Doping of semiconductor substrates with conductivity-determining type elements, such as n-type and p-type elements, is used in a variety of applications that require modification of the electrical characteristics of the semiconductor substrates. Photolithography is a well-known method for performing such doping of semiconductor substrates. Photolithography requires the use of a mask that is formed and patterned on the semiconductor substrate. Ion implantation is performed to implant conductivity-determining type ions into the semiconductor substrate in areas corresponding to the mask. A high-temperature anneal then is performed to cause the ions to diffuse into the semiconductor substrate.
In some applications such as, for example, solar cells, it is desirable to dope the semiconductor substrate in a pattern having very fine lines or features. The most common type of solar cell is configured as a large-area p-n junction made from silicon. In one type of such solar cell 10, illustrated in FIG. 1, a silicon wafer 12 having a light-receiving front side 14 and a back side 16 is provided with a basic doping, wherein the basic doping can be of the n-type or of the p-type. The silicon wafer is further doped at one side (in FIG. 1, front side 14) with a dopant of opposite charge of the basic doping, thus forming a p-n junction 18 within the silicon wafer. Photons from light are absorbed by the light-receiving side 14 of the silicon to the p-n junction where charge carriers, i.e., electrons and holes, are separated and conducted to a conductive contact, thus generating electricity. The solar cell is usually provided with metallic contacts 20, 22 on the light-receiving front side as well as on the back side, respectively, to carry away the electric current produced by the solar cell. The metal contacts on the light-receiving front side pose a problem in regard to the degree of efficiency of the solar cell because the metal covering of the front side surface causes shading of the effective area of the solar cell. Although it may be desirable to reduce the metal contacts as much as possible to reduce the shading, a metal covering of approximately 5% remains unavoidable since the metallization has to occur in a manner that keeps the electrical losses small. In addition, contact resistance within the silicon adjacent to the electrical contact increases significantly as the size of the metal contact decreases. However, a reduction of the contact resistance is possible by doping the silicon in narrow areas 24 directly adjacent to the metal contacts on the light-receiving front side 14 with the dopant of opposite charge of the basic doping, thus creating a selective emitter.

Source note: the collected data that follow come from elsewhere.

File: ./run.sh
#!/bin/bash
# OpenROAD 26Q1-2900-gdf79404cd8, Yosys 0.63+post, stock flow scripts
make -C /OpenROAD-flow-scripts/flow DESIGN_CONFIG=/design/flow/config.mk WORK_HOME=/design/flow/orfs finish
File: ./constraint.sdc
current_design counter_7_seg

set clk_period 4.1
set clk_io_pct 0.2

create_clock -name clk0 -period $clk_period [get_ports {CLK}]

set non_clock_inputs [all_inputs -no_clocks]
set_input_delay [expr $clk_period * $clk_io_pct] -clock clk0 $non_clock_inputs
set_output_delay [expr $clk_period * $clk_io_pct] -clock clk0 [all_outputs]
File: ./design.v
module counter_7_seg(
    input CLK,
    input switch_up,
    input switch_clear,
    output [7:0] SEG,
    output [7:0] DIGIT
    );
wire s_up, s_clear;
debouncer d1(.CLK (CLK), .switch_input (switch_up), .trans_dn (s_up));
debouncer d2(.CLK (CLK), .switch_input (switch_clear), .trans_dn (s_clear));
reg [11:0] digits;
display_7_seg display(.CLK (CLK), 
		.digits(digits),
		.SEG (SEG), .DIGIT (DIGIT));
always @(posedge CLK)
begin
  if (s_up)
  begin
	digits[3:0] <= digits[3:0] + 1;
    if (digits[3:0] == 9) 
    begin
      digits[3:0] <= 0;
      digits[7:4] <= digits[7:4] + 1;
      if (digits[7:4] == 9) 
      begin
        digits[7:4] <= 0;
        digits[11:8] <= digits[11:8] + 1;
      end
    end		
  end
  if (s_clear)
  begin
    digits <= 0;
  end
end
endmodule
module decoder_7_seg(
	input CLK,
   input [3:0] D,
   output reg [7:0] SEG
   );
always @(posedge CLK) 
begin
	case(D)
    4'd0: SEG <= 8'b00000011;
    4'd1: SEG <= 8'b10011111; 
    4'd2: SEG <= 8'b00100101;
    4'd3: SEG <= 8'b00001101;
    4'd4: SEG <= 8'b10011001;
    4'd5: SEG <= 8'b01001001;
    4'd6: SEG <= 8'b01000001;
    4'd7: SEG <= 8'b00011111;
    4'd8: SEG <= 8'b00000001;
    4'd9: SEG <= 8'b00001001;
    default: SEG <= 8'b11111111;
	endcase
end
endmodule
module display_7_seg(
    input CLK,
    input [11:0] digits,
    output [7:0] SEG,
    output reg [7:0] DIGIT
    );
reg [3:0] digit_data;
reg [3:0] digit_posn;
reg [23:0] prescaler;
decoder_7_seg decoder(.CLK (CLK), .SEG	(SEG), .D (digit_data));   
always @(posedge CLK)
begin
  prescaler <= prescaler + 24'd1;
  if (prescaler == 24'd50000)  
  begin
    prescaler <= 0;
    digit_posn <= digit_posn + 3'd1;
    case ( digit_posn )
      3'b000 : begin
        digit_data <= digits[3:0];
        DIGIT <= 8'b11111110;
      end
      3'b001 : begin
        digit_data <= digits[7:4];
        DIGIT <= 8'b11111101;
      end
      3'b010 : begin
        digit_data <= digits[11:8];
        DIGIT <= 8'b11111011;
      end
      3'b011 : begin
        digit_data <= digits[11:8];
        DIGIT <= 8'b11110111;
      end
      3'b100 : begin
        digit_data <= digits[11:8];
        DIGIT <= 8'b11101111;
      end
      3'b101 : begin
        digit_data <= digits[11:8];
        DIGIT <= 8'b11011111;
      end
      3'b110 : begin
        digit_data <= digits[11:8];
        DIGIT <= 8'b10111111;
      end
      3'b111 : begin
        digit_data <= digits[11:8];
        DIGIT <= 8'b01111111;
        digit_posn <= 0;
      end
      default: begin
      end
    endcase
  end
end
endmodule
module debouncer(
    input CLK,
    input switch_input,
    output reg state,
    output trans_up,
    output trans_dn
    );
reg sync_0, sync_1;
always @(posedge CLK) 
begin
  sync_0 = switch_input;
end
always @(posedge CLK) 
begin
  sync_1 = sync_0;
end
reg [16:0] count;
wire idle = (state == sync_1);
wire finished = &count;	 
always @(posedge CLK)
begin
  if (idle)
  begin
    count <= 0;
  end
  else 
  begin
    count <= count + 16'd1;  
    if (finished)
    begin
      state <= ~state;  
    end
  end
end
assign trans_dn = ~idle & finished & ~state;
assign trans_up = ~idle & finished & state;
endmodule
File: ./config.mk
export PLATFORM = sky130hd
export DESIGN_NAME = counter_7_seg
export DESIGN_NICKNAME = counter_7_seg
export VERILOG_FILES = /design/flow/design.v
export SDC_FILE = /design/flow/constraint.sdc
export NUM_CORES = 4
export LEC_CHECK = 1
export CORE_UTILIZATION = 30
==> impl_metrics.py <==
# Synthesis and PnR figures
metrics = {
    "placed_design": {
        "portBuffers": 17,
        "gp_congestion": 0.8370,
        "placed_cells": 647,
        "placed_area_um2": 4722,
        "place_hpwl_um": 4832,
    },
    "cells_and_area": {
        "area_growth_pct": 15.57,
        "n_fill_cell": 1330,
        "stdcell_area_um2": 5032,
        "finalNonFillerCells": 663,
        "drive_above_1_share_pct": 5.176,
    },
    "global_route": {
        "antenna_found_initial": 0,
        "gr-total-overflow": 0,
        "grt_pass1_wl_um": 12410,
        "grt_pass1_vias": 2802,
        "grt_util_all_layers_pct": 10.11,
        "grt_max_degree": 21,
    },
    "logic_synthesis": {
        "topCellsByArea": "dfxtp_1 (37%), edfxtp_1 (12%), xnor2_1 (6.2%)",
        "ys.flops": 99,
        "yosys.area.top_type": "dfxtp_1",
        "top_cells_by_count": "dfxtp_1 (81), nor2_1 (63), nand2_1 (37), nand3_1 (34), xnor2_1 (31)",
        "synth_area_um2": 4354,
        "synthFlopType": "dfxtp_1",
        "post-synth-top-count-cell": "dfxtp_1",
        "yosys-stat-area_um2": 4354,
        "avgSynthCellArea_um2": 9.486,
        "ys_warn_count": 4,
        "yosysCellCount": 459,
        "syn_inst": 459,
        "top_cell_area_share_pct": 37.24,
        "yosysUniqueCellTypes": 48,
        "edf_count": 18,
        "async_reset_ff_share_pct": 0,
        "ys_seq_share_pct": 49.66,
    },
    "cts": {
        "h-tree-depth": 3,
        "clkTransAtPathRegs_ps": 70,
        "post_cts_resized": 0,
        "postCtsSetupRepairBufs": 0,
        "cts-root-buf": "clkbuf_16",
        "clk_latency_ps": 340,
        "cts_num_sinks": 99,
        "cts_made_buffers": 9,
        "hold_buffers": 0,
        "clockBufferDepth": 2,
        "tritoncts": "done",
    },
    "drt": {
        "first_iter_violations": 164,
        "diodes": 0,
        "viasPerCell": 4.629,
        "postRouteAntennaNets": 0,
        "vias": 3069,
        "drt_pass1_iterations": 6,
        "wl_per_cell_um": 10.60,
        "drcViolationCount": 0,
        "drt_wl_total_um": 7028,
    },
    "critical_path": {
        "crit_type": "reg -> reg",
        "cp-start-kind": "flop",
        "cp_max_fo": 8,
        "crit_family": "simple AND/OR/NAND/NOR gates",
        "path_buffers": 0,
        "critPathMaxStageDelay_ps": 380,
        "crit_path_end_kind": "flop",
        "crit_chain": "ha_1 > and3_1 > nand3_1 > nor2_1 > ha_1 > and4b_1 > nand3_1 > or3_1 > a21oi_1",
        "critical_path.slowest_cell": "dfxtp_1",
        "cp_data_required_time_ps": 4370,
        "r2r_slack_ps": 1560,
        "cp.arrival_ps": 2810,
    },
    "power": {
        "power_density_nw_per_um2": 376.7,
        "ir_drop_v": 0.0002035,
        "comb_power_share_pct": 1.0,
        "clockPowerShare_pct": 46.3,
        "power_w": 0.001896,
        "intPower_w": 0.001534,
        "p_leak_nw": 1.868,
        "netSwitchingPower_w": 0.0003614,
        "pwr-share-seq_pct": 52.7,
        "p_sw_share_pct": 19.06,
    },
    "timing": {
        "max_freq_mhz": 393.6,
        "period_needed_ps": 2540,
        "slew_headroom_pct": 57.55,
        "rsz0062_at_grt": "false",
        "setup-tns-final_ps": 0,
        "period_used_pct": 61.96,
        "tightestPinTransition_ps": 631.8,
        "setup_viol": 0,
        "finalHoldViolCount": 0,
        "clock_skew_ps": 7.788,
        "maxSlewViolCount": 0,
    },
    "flow_run": {
        "tool_warnings": 33,
        "cap_violations": 0,
    },
    "floorplan": {
        "design.die.area_um2": 15000,
        "io_pins": 19,
        "design.core.area_um2": 14040,
        "die_y_um": 122.5,
        "dieWidth_um": 122.5,
        "rows": 43,
        "fp_util_pct": 31.01,
    },
    "run_status": {
        "status": "completed",
    },
    "min_path": {
        "hp-class": "reg -> reg",
    },
}
[registers in the layout (all words and copies together) (netlist names)]
signal / count
display.prescaler: 24
d1.count: 17
d2.count: 17
digits: 12
display.DIGIT: 8
display.decoder.SEG: 7
display.digit_data: 4
display.digit_posn: 4
d1.state: 1
d1.sync_0: 1
d1.sync_1: 1
d2.state: 1
d2.sync_0: 1
d2.sync_1: 1
[cells in the final DEF (no fill, tap or decap), types with 3 or more instances in the layout]
cell	synthesis	final
nor2_1	63	63
or4_1	3	3
ha_1	16	16
nor4b_1	3	3
nand4_1	17	17
and2_1	3	3
and4_1	4	4
buf_4	2	4
clkbuf_16	0	9
nand2_1	37	37
and3_1	5	5
nand3_1	34	34
nand4b_1	3	3
dfxtp_1	81	81
nor3_1	10	10
xnor2_1	31	31
clkdlybuf4s50_1	0	17
nor2b_1	7	7
edfxtp_1	18	18
inv_1	13	13
o21ai_0	7	7
mux2i_1	4	4
a21oi_1	20	20
xor2_1	20	20
nor4_1	7	7
a22oi_1	5	5
nand2b_1	6	6
or3_1	4	4
[power by group through the flow]
stage         clock network, W  logic (W)  registers, W
CTS                   0.000897  0.0000191      0.000999
global route          0.000939  0.0000221      0.000999
finish                0.000878  0.0000188      0.000999
[logic make-up (layout without fill, tap and decap cells)]
family | count (synthesis) | in the layout | synth area share [%]
AND/OR/NAND/NOR | 218 | 218 | 25.80
flip-flops | 99 | 99 | 49.66
XOR/XNOR | 51 | 51 | 10.26
AND-OR/OR-AND | 43 | 43 | 5.977
buffers and inverters | 26 | 50 | 2.442
adder cells (fa/ha/maj) | 16 | 16 | 4.598
multiplexers | 5 | 5 | 1.178
other | 1 | 1 | 0.08612
[path summary, 6_finish.rpt]
path                              endpoint        start  cells after the start
worst max-delay path            digits[11]  d1.count[0]                      9
worst min-delay path             d2.sync_1    d2.sync_0                      0
worst max register to register  digits[11]  d1.count[0]                      9
worst min register to register   d2.sync_1    d2.sync_0                      0
[layer usage]
layer,wire length (um),vias to the layer above,global-route usage (%)
met4,170,0,1.982
li1,-,1633,-
met1,3651,1379,15.55
met2,2989,44,15.13
met3,217,13,1.898
met5,0,-,0
[metrics by stage]
step | setup WS (ps) | util [%] | hold WS, ps
floorplan | 1808 | - | 309.6
finish | 1560 | 35.84 | 328.9
CTS | 1576 | 35.84 | 330.7
detailed placement | 1569 | 33.63 | 315.7
global placement | 1648 | 33.63 | 317.4
global route | 1315 | 35.84 | 343.4
[layout make-up]
class | count | area [um2] | share of cell area [%]
Clock buffer | 11 | 232.7 | 4.625
Clock inverter | 5 | 77.57 | 1.542
Inverter | 13 | 48.80 | 0.9697
Multi-Input combinational cell | 334 | 2086 | 41.45
Sequential cell | 99 | 2162 | 42.96
Tap cell | 180 | 225.2 | 4.475
Timing Repair Buffer | 21 | 200.2 | 3.978
Power and IR drop assume default switching activity.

The fabrication of a selective emitter, comprising the heavily-doped narrow areas 24 and the relatively lightly-doped areas 26 adjacent to the areas 24, traditionally requires several processing steps. In particular, the fabrication of a selective emitter, or the fabrication of any structure requiring a highly-doped area and a lightly-doped area, typically includes two doping steps and two diffusion steps. However, such methodology is time consuming and costly.

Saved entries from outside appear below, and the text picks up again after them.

==> design.v <==
module vga_game(
    input CLK,
    input up_switch,
    input dn_switch,
    input left_switch,
    input right_switch,
    output HS,
    output VS,
    output HS_probe,
    output VS_probe,
    output [2:0] RED,
    output [2:0] GREEN,
    output [1:0] BLUE
    );
wire [9:0] x, y;
wire blank;
reg [15:0] prescaler;
vga v(.CLK (CLK), .HS (HS), .VS (VS), .HS_probe(HS_probe), .VS_probe(VS_probe), .x (x), .y (y), .blank (blank));
reg [9:0] o_x = 320;
reg [9:0] o_y = 240;
wire object = x>o_x & x<o_x+30 & y>o_y & y<o_y+30;
wire border = (x>0 & x<10) | (x>630 & x<640) | (y>0 & y<10) | (y>470 & y<480);
assign RED = (border & ~ blank)?7:0;
assign GREEN = ((border | object) & ~ blank)?7:0;
assign BLUE = (border & ~ blank)?3:0;
always @(posedge CLK)
begin
  prescaler <= prescaler + 1;
  if (prescaler == 0)
  begin
    if (~ up_switch)
    begin
      o_y <= o_y - 1;
    end
    if (~ dn_switch)
    begin
      o_y <= o_y + 1;
    end
    if (~ left_switch)
    begin
      o_x <= o_x - 1;
    end
    if (~ right_switch)
    begin
      o_x <= o_x + 1;
    end
  end
end
endmodule
module vga(
    input CLK,   
    output HS, VS, HS_probe, VS_probe,
    output [9:0] x,
    output reg [9:0] y,
    output blank
    );
reg [1:0] prescaler;
reg [9:0] xc;
assign blank = ((xc < 192) | (xc > 832) | (y > 479));
assign HS = ~ ((xc > 23) & (xc < 65));
assign VS = ~ ((y > 489) & (y < 493));
assign HS_probe = HS;
assign VS_probe = VS;
assign x = ((xc < 192)?0:(xc - 192));
always @(posedge CLK)
begin
  prescaler = prescaler + 1;
  if (prescaler == 0 )
  begin
  if (xc == 832)
  begin
    xc <= 0;
    y <= y + 1;
  end
  else begin
    xc <= xc + 1;
  end
  if (y == 520)
  begin
    y <= 0; 
  end
  end
end
endmodule
==> run.sh <==
#!/bin/bash
# OpenROAD 26Q1-2900-gdf79404cd8, Yosys 0.63+post, stock flow scripts
make -C /OpenROAD-flow-scripts/flow DESIGN_CONFIG=/design/flow/config.mk WORK_HOME=/design/flow/orfs finish
==> config.mk <==
export PLATFORM = sky130hd
export DESIGN_NAME = vga_game
export DESIGN_NICKNAME = vga_game
export VERILOG_FILES = /design/flow/design.v
export SDC_FILE = /design/flow/constraint.sdc
export NUM_CORES = 4
export LEC_CHECK = 1
export CORE_UTILIZATION = 50
==> constraint.sdc <==
current_design vga_game

set clk_period 4.0
set clk_io_pct 0.2

create_clock -name clk0 -period $clk_period [get_ports {CLK}]

set non_clock_inputs [all_inputs -no_clocks]
set_input_delay [expr $clk_period * $clk_io_pct] -clock clk0 $non_clock_inputs
set_output_delay [expr $clk_period * $clk_io_pct] -clock clk0 [all_outputs]
==> results.json <==
{
  "netlist_instances": 505,
  "critPathMaxStageDelay_ns": 0.40,
  "power_density_nw_per_um2": 505,
  "worstSetupPathType": "flop to primary output",
  "drc": 0,
  "clockBufferDepth": 2,
  "dp_hpwl_um": 6910,
  "swShare": 0.375,
  "io_pins": 17,
  "finalPower_w": 0.00279,
  "cts_root_buf": "clkbuf_8",
  "setup_viol": 0,
  "tritoncts": "built",
  "top_area_frac": 0.254,
  "slew_viol_final": 0,
  "yosys.area.top_type": "edfxtp_1",
  "cp_max_fo": 6,
  "final-hold-violation-count": 0,
  "critPathCaptureType": "primary output",
  "synthTopCellsByCount": "ha_1, xnor2_1, edfxtp_1, nor2_1",
  "fp.dieW_um": 99.2,
  "clkLatencyLatePin_ns": 0.34,
  "leakage_nw": 2.33,
  "fin_cells": 662,
  "worst_pin_slew_ns": 0.533,
  "dr.first_iter.drc_count": 136,
  "yosysSeqAreaShare": 0.331,
  "drt_pass1_iterations": 4,
  "fp-utilization": 0.514,
  "die_h_um": 99.2,
  "grt_usage": 0.211,
  "hold_path.class": "flop to flop",
  "post-route-period-util": 0.993,
  "p_seq_frac": 0.328,
  "grt_pass1_wl_um": 16300,
  "fin_worst_skew_ns": 0.0106,
  "n_antenna_cell": 0,
  "synth.distinct_cells": 58,
  "vdd_drop_max_mv": 0.344,
  "async_flop_share": 0,
  "dp_slack_ns": -0.220,
  "startpoint_type": "flop",
  "max_freq_ghz": 0.252,
  "drv_cap": 0,
  "dp_cells": 640,
  "relSlewSlack": 0.645,
  "rsz0062_at_grt": "yes",
  "p_sw_w": 0.00104,
  "wl_per_cell_um": 14.0,
  "pwr-share-comb": 0.478,
  "synth.avg_cell_area_um2": 9.35,
  "cts_made_buffers": 9,
  "p_clk_frac": 0.194,
  "htreeDepth": 3,
  "edf_count": 40,
  "core_area_um2": 9200,
  "grt_pass1_vias": 3462,
  "ys_ff": 58,
  "ant_nets": 0,
  "critPathRequiredTime_ns": 3.20,
  "status": "complete, no violations",
  "clkTransAtPathRegs_ns": 0.07,
  "rows": 35,
  "vias_per_cell": 5.47,
  "clkSinkCount": 58,
  "syn_to_final_growth_pct": 16.9,
  "drive_above_1_share": 0.145,
  "yosysChipArea_um2": 4720,
  "cp_cell_sequence": "buf_4 -> buf_4 -> a21oi_2 -> mux2_4 -> ha_4 -> nand2_4 -> o21ai_2 -> buf_6 -> o31ai_4 -> a2111oi_4 -> nand3_1 -> o32ai_2 -> buf_4 -> buf_2",
  "flop_cell": "edfxtp_1",
  "grt_max_degree": 14,
  "fin_ws_ns": 0.0261,
  "die_area_um2": 9840,
  "path_common_cell": "buf_4",
  "ys_warn_count": 2,
  "numPortBuffers": 16,
  "grt_antenna_before_repair": 0,
  "drt_wl_total_um": 9280,
  "cp_data_arrival_time_ns": 3.17,
  "grt_overflow_total": 0,
  "vias": 3618,
  "topCellsByArea": "edfxtp_1, ha_1, xnor2_1",
  "place.gp.congestion": 0.871,
  "fin_crit_ns": 3.97,
  "warning_count": 38,
  "internal-power_w": 0.00174,
  "syn-cell-area_um2": 4720,
  "ys_cells": 505,
  "hold_buffers": 0,
  "crit_slowest_cell": "edfxtp_1",
  "top_cell": "ha_1"
}
==> stage by stage <==
stage	hold WS (ns)	setup TNS, ns	area, um2	util
floorplan	0.357	0	4720	-
global placement	0.366	-0.566	5100	0.555
detailed placement	0.370	-0.635	5100	0.555
CTS	0.392	-0.0514	5460	0.593
global route	0.408	-0.389	5520	0.600
finish	0.389	0	5520	0.600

Accordingly, it is desirable to provide methods for forming two different doped regions in a semiconductor material that utilize only one diffusion step and, therefore, are time efficient. In addition, it is desirable to provide methods for fabricating semiconductor devices wherein the methods utilize one diffusion step to achieve two different regions of a semiconductor material having different dopant profiles of elements of the same conductivity-determining type. Furthermore, other desirable features and characteristics of the present invention will become apparent from the subsequent detailed description of the invention and the appended claims, taken in conjunction with the accompanying drawings and this background of the invention.